━━━━━ Input data ━━━━━

## src/rtl/lpc_pkg.sv

```systemverilog
// lpc_pkg: definitions shared by the LPC host and the passive LPC decoder.
//   lpc_state_t    - host FSM states (also exported on the host debug port)
//   CYC_*, DIR_BIT - CYCTYPE field values and the direction bit index
//   SYNC_*         - SYNC nibble codes driven by a target
//   LAD_*          - host-driven START and ABORT nibbles
//   cyc_supported  - true for the cycle types this host can run (io, mem)
package lpc_pkg;

    typedef enum logic [3:0] {
        IDLE,
        START,
        CYCDIR,
        ADDR,
        WDATA,
        TAR,
        SYNC,
        RDATA,
        TAREND,
        RESP,
        ABORT
    } lpc_state_t;

    localparam logic [1:0] CYC_IO  = 2'b00;
    localparam logic [1:0] CYC_MEM = 2'b01;
    localparam int         DIR_BIT = 1;     // 0 = read, 1 = write

    localparam logic [3:0] SYNC_READY = 4'b0000;
    localparam logic [3:0] SYNC_SHORT = 4'b0101;
    localparam logic [3:0] SYNC_LONG  = 4'b0110;
    localparam logic [3:0] SYNC_ERR   = 4'b1010;
    localparam logic [3:0] SYNC_NONE  = 4'b1111;

    localparam logic [3:0] LAD_START = 4'b0000;
    localparam logic [3:0] LAD_ABORT = 4'b1111;

    function automatic logic cyc_supported(input logic [3:0] cyctype_dir);
        return (cyctype_dir[3:2] == CYC_IO) || (cyctype_dir[3:2] == CYC_MEM);
    endfunction

endpackage

```

## src/rtl/lpc_host_if.sv

```systemverilog
// lpc_host_if: request/response handshake plus LAD/LFRAME# pad signals of
// the LPC host.
//   master - the host (lpc_host) view
//   slave  - the requester / pad / target view
//
// Handshake: a request transfers on a rising edge where req_valid and
// req_ready are both high; req_ready is high only while the host is idle.
// Completion is a single-cycle rsp_valid pulse with no back-pressure;
// rsp_rdata and rsp_error are meaningful only while rsp_valid is high.
interface lpc_host_if;
    logic        req_valid;
    logic        req_ready;
    logic [3:0]  req_cyctype_dir;
    logic [31:0] req_addr;
    logic [7:0]  req_wdata;
    logic        rsp_valid;
    logic [7:0]  rsp_rdata;
    logic        rsp_error;
    logic [3:0]  lpc_ad_out;
    logic        lpc_ad_oe;
    logic [3:0]  lpc_ad_in;
    logic        lpc_frame;

    modport master (
        input  req_valid, req_cyctype_dir, req_addr, req_wdata, lpc_ad_in,
        output req_ready, rsp_valid, rsp_rdata, rsp_error,
               lpc_ad_out, lpc_ad_oe, lpc_frame
    );

    modport slave (
        output req_valid, req_cyctype_dir, req_addr, req_wdata, lpc_ad_in,
        input  req_ready, rsp_valid, rsp_rdata, rsp_error,
               lpc_ad_out, lpc_ad_oe, lpc_frame
    );
endinterface

```

## src/rtl/lpc_sync_eval.sv

```systemverilog
// lpc_sync_eval: classifies the SYNC nibble sampled from LAD and keeps the
// wait and no-response counters while the host sits in SYNC.
//   clk, rst_n - clock, async active-low reset
//   active     - host is in SYNC; counters are held at zero otherwise
//   ad_in      - sampled LAD nibble
//   ready      - leave SYNC and continue the cycle (READY or ERR code)
//   err        - the target reported an error SYNC
//   abort      - illegal code, no-response timeout or wait limit reached
module lpc_sync_eval
    import lpc_pkg::*;
#(
    parameter int SYNC_TIMEOUT = 4,
    parameter int WAIT_MAX     = 255
) (
    input  logic       clk,
    input  logic       rst_n,
    input  logic       active,
    input  logic [3:0] ad_in,
    output logic       ready,
    output logic       err,
    output logic       abort
);

    localparam int NW = $clog2(SYNC_TIMEOUT + 1);
    localparam int WW = $clog2(WAIT_MAX + 1);

    logic [NW-1:0] none_cnt;
    logic [WW-1:0] wait_cnt;
    logic          none_hit;
    logic          wait_hit;

    // Limits are checked against the count including the current cycle.
    assign none_hit = (32'(none_cnt) + 32'd1) >= 32'(SYNC_TIMEOUT);
    assign wait_hit = (32'(wait_cnt) + 32'd1) >= 32'(WAIT_MAX);

    always_comb begin
        ready = 1'b0;
        err   = 1'b0;
        abort = 1'b0;
        if (active) begin
            case (ad_in)
                SYNC_READY:            ready = 1'b1;
                SYNC_ERR:              begin ready = 1'b1; err = 1'b1; end
                SYNC_SHORT, SYNC_LONG: abort = wait_hit;
                SYNC_NONE:             abort = none_hit;
                default:               abort = 1'b1;
            endcase
        end
    end

    // The wait count is a total over the whole SYNC phase; the no-response
    // count only tracks an unbroken run of 1111.
    always_ff @(posedge clk or negedge rst_n) begin
        if (!rst_n) begin
            none_cnt <= '0;
            wait_cnt <= '0;
        end else if (!active) begin
            none_cnt <= '0;
            wait_cnt <= '0;
        end else begin
            case (ad_in)
                SYNC_SHORT, SYNC_LONG: begin
                    wait_cnt <= wait_cnt + WW'(1);
                    none_cnt <= '0;
                end
                SYNC_NONE: none_cnt <= none_cnt + NW'(1);
                default:   none_cnt <= '0;
            endcase
        end
    end

endmodule

```

## src/rtl/lpc_host.sv

```systemverilog
// lpc_host: LPC 1.1 initiator. Runs one single-byte io/mem read or write
// per request on LAD[3:0]/LFRAME#, handles SYNC waits, timeout and abort,
// and returns read data and status as a one-cycle response.
//   lpc_clock - LPC clock, rising edge
//   lpc_reset - async active-low reset; drops any cycle in flight
//   bus       - lpc_host_if.master (request, response, LAD out/oe/in, frame)
//   state     - current FSM state for debug
module lpc_host
    import lpc_pkg::*;
#(
    parameter int SYNC_TIMEOUT = 4,
    parameter int WAIT_MAX     = 255
) (
    input  logic       lpc_clock,
    input  logic       lpc_reset,
    lpc_host_if.master bus,
    output lpc_state_t state
);

    lpc_state_t  state_next;
    logic [2:0]  cnt;        // cycle index within the current state
    logic [3:0]  cyc_q;
    logic [31:0] addr_sh;    // next address nibble always sits in [31:28]
    logic [7:0]  wdata_q;
    logic [7:0]  rdata_q;
    logic        err_q;
    logic        is_read;
    logic        is_mem;
    logic        sync_ready;
    logic        sync_err;
    logic        sync_abort;

    logic        frame;
    logic        ad_oe;
    logic [3:0]  ad_out;
    logic        req_ready;
    logic        rsp_valid;
    logic        rsp_error;
    logic [7:0]  rsp_rdata;

    assign is_read = ~cyc_q[DIR_BIT];
    assign is_mem  = (cyc_q[3:2] == CYC_MEM);

    lpc_sync_eval #(
        .SYNC_TIMEOUT (SYNC_TIMEOUT),
        .WAIT_MAX     (WAIT_MAX)
    ) u_sync_eval (
        .clk    (lpc_clock),
        .rst_n  (lpc_reset),
        .active (state == SYNC),
        .ad_in  (bus.lpc_ad_in),
        .ready  (sync_ready),
        .err    (sync_err),
        .abort  (sync_abort)
    );

    always_ff @(posedge lpc_clock or negedge lpc_reset) begin
        if (!lpc_reset) state <= IDLE;
        else            state <= state_next;
    end

    always_comb begin
        state_next = state;
        case (state)
            IDLE:   if (bus.req_valid)
                        state_next = cyc_supported(bus.req_cyctype_dir) ? START : RESP;
            START:  state_next = CYCDIR;
            CYCDIR: state_next = ADDR;
            ADDR:   if (cnt == (is_mem ? 3'd7 : 3'd3))
                        state_next = is_read ? TAR : WDATA;
            WDATA:  if (cnt == 3'd1) state_next = TAR;
            TAR:    if (cnt == 3'd1) state_next = SYNC;
            SYNC:   if (sync_abort)      state_next = ABORT;
                    else if (sync_ready) state_next = is_read ? RDATA : TAREND;
            RDATA:  if (cnt == 3'd1) state_next = TAREND;
            TAREND: if (cnt == 3'd1) state_next = RESP;
            RESP:   state_next = IDLE;
            ABORT:  if (cnt == 3'd3) state_next = RESP;
            default: state_next = IDLE;
        endcase
    end

    always_comb begin
        frame     = 1'b1;
        ad_oe     = 1'b0;
        ad_out    = LAD_ABORT;
        req_ready = 1'b0;
        rsp_valid = 1'b0;
        rsp_error = 1'b0;
        rsp_rdata = 8'h00;
        case (state)
            IDLE:   req_ready = 1'b1;
            START:  begin frame = 1'b0; ad_oe = 1'b1; ad_out = LAD_START; end
            CYCDIR: begin ad_oe = 1'b1; ad_out = cyc_q; end
            ADDR:   begin ad_oe = 1'b1; ad_out = addr_sh[31:28]; end
            WDATA:  begin ad_oe = 1'b1; ad_out = cnt[0] ? wdata_q[7:4] : wdata_q[3:0]; end
            TAR:    ad_oe = (cnt == 3'd0);   // drive 1111 once, then release
            RESP:   begin
                rsp_valid = 1'b1;
                rsp_error = err_q;
                rsp_rdata = err_q ? 8'h00 : rdata_q;
            end
            ABORT:  begin frame = 1'b0; ad_oe = 1'b1; ad_out = LAD_ABORT; end
            default: ;
        endcase
    end

    always_ff @(posedge lpc_clock or negedge lpc_reset) begin
        if (!lpc_reset) begin
            cnt     <= 3'd0;
            cyc_q   <= 4'h0;
            addr_sh <= 32'h0;
            wdata_q <= 8'h00;
            rdata_q <= 8'h00;
            err_q   <= 1'b0;
        end else begin
            cnt <= (state_next != state) ? 3'd0 : cnt + 3'd1;
            case (state)
                IDLE: if (bus.req_valid) begin
                    cyc_q   <= bus.req_cyctype_dir;
                    // io cycles send only the low 16 address bits
                    addr_sh <= (bus.req_cyctype_dir[3:2] == CYC_MEM) ? bus.req_addr
                                                                     : {bus.req_addr[15:0], 16'h0000};
                    wdata_q <= bus.req_wdata;
                    rdata_q <= 8'h00;
                    err_q   <= ~cyc_supported(bus.req_cyctype_dir);
                end
                ADDR:  addr_sh <= {addr_sh[27:0], 4'h0};
                SYNC:  if (sync_err || sync_abort) err_q <= 1'b1;
                RDATA: if (cnt == 3'd0) rdata_q[3:0] <= bus.lpc_ad_in;
                       else             rdata_q[7:4] <= bus.lpc_ad_in;
                default: ;
            endcase
        end
    end

    assign bus.lpc_frame  = frame;
    assign bus.lpc_ad_oe  = ad_oe;
    assign bus.lpc_ad_out = ad_out;
    assign bus.req_ready  = req_ready;
    assign bus.rsp_valid  = rsp_valid;
    assign bus.rsp_error  = rsp_error;
    assign bus.rsp_rdata  = rsp_rdata;

endmodule

```

## src/flat_wrapper.sv

```systemverilog
// flat-port wrapper written by rule: the top's interface ports become plain ports
module lpc_host_flat import lpc_pkg::*;
#(
    parameter int SYNC_TIMEOUT = 4,
    parameter int WAIT_MAX     = 255
)
  (lpc_clock, lpc_reset, state, bus_req_valid, bus_req_cyctype_dir, bus_req_addr, bus_req_wdata, bus_lpc_ad_in, bus_req_ready, bus_rsp_valid, bus_rsp_rdata, bus_rsp_error, bus_lpc_ad_out, bus_lpc_ad_oe, bus_lpc_frame);
  lpc_host_if bus_i ();
  input  logic lpc_clock;
  input  logic lpc_reset;
  output lpc_state_t state;
  input wire logic [$bits(bus_i.req_valid)-1:0] bus_req_valid;
  input wire logic [$bits(bus_i.req_cyctype_dir)-1:0] bus_req_cyctype_dir;
  input wire logic [$bits(bus_i.req_addr)-1:0] bus_req_addr;
  input wire logic [$bits(bus_i.req_wdata)-1:0] bus_req_wdata;
  input wire logic [$bits(bus_i.lpc_ad_in)-1:0] bus_lpc_ad_in;
  output wire logic [$bits(bus_i.req_ready)-1:0] bus_req_ready;
  output wire logic [$bits(bus_i.rsp_valid)-1:0] bus_rsp_valid;
  output wire logic [$bits(bus_i.rsp_rdata)-1:0] bus_rsp_rdata;
  output wire logic [$bits(bus_i.rsp_error)-1:0] bus_rsp_error;
  output wire logic [$bits(bus_i.lpc_ad_out)-1:0] bus_lpc_ad_out;
  output wire logic [$bits(bus_i.lpc_ad_oe)-1:0] bus_lpc_ad_oe;
  output wire logic [$bits(bus_i.lpc_frame)-1:0] bus_lpc_frame;
  assign bus_i.req_valid = bus_req_valid;
  assign bus_i.req_cyctype_dir = bus_req_cyctype_dir;
  assign bus_i.req_addr = bus_req_addr;
  assign bus_i.req_wdata = bus_req_wdata;
  assign bus_i.lpc_ad_in = bus_lpc_ad_in;
  assign bus_req_ready = bus_i.req_ready;
  assign bus_rsp_valid = bus_i.rsp_valid;
  assign bus_rsp_rdata = bus_i.rsp_rdata;
  assign bus_rsp_error = bus_i.rsp_error;
  assign bus_lpc_ad_out = bus_i.lpc_ad_out;
  assign bus_lpc_ad_oe = bus_i.lpc_ad_oe;
  assign bus_lpc_frame = bus_i.lpc_frame;
  lpc_host #(.SYNC_TIMEOUT(SYNC_TIMEOUT), .WAIT_MAX(WAIT_MAX)) u_core (.lpc_clock(lpc_clock), .lpc_reset(lpc_reset), .bus(bus_i), .state(state));
endmodule
```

━━━━━

◆ What is required ◆
Which of the lines above mention the word "target"? Pull those lines out.

◆ Answer to this task ◆
//   SYNC_*         - SYNC nibble codes driven by a target
//   slave  - the requester / pad / target view
//   err        - the target reported an error SYNC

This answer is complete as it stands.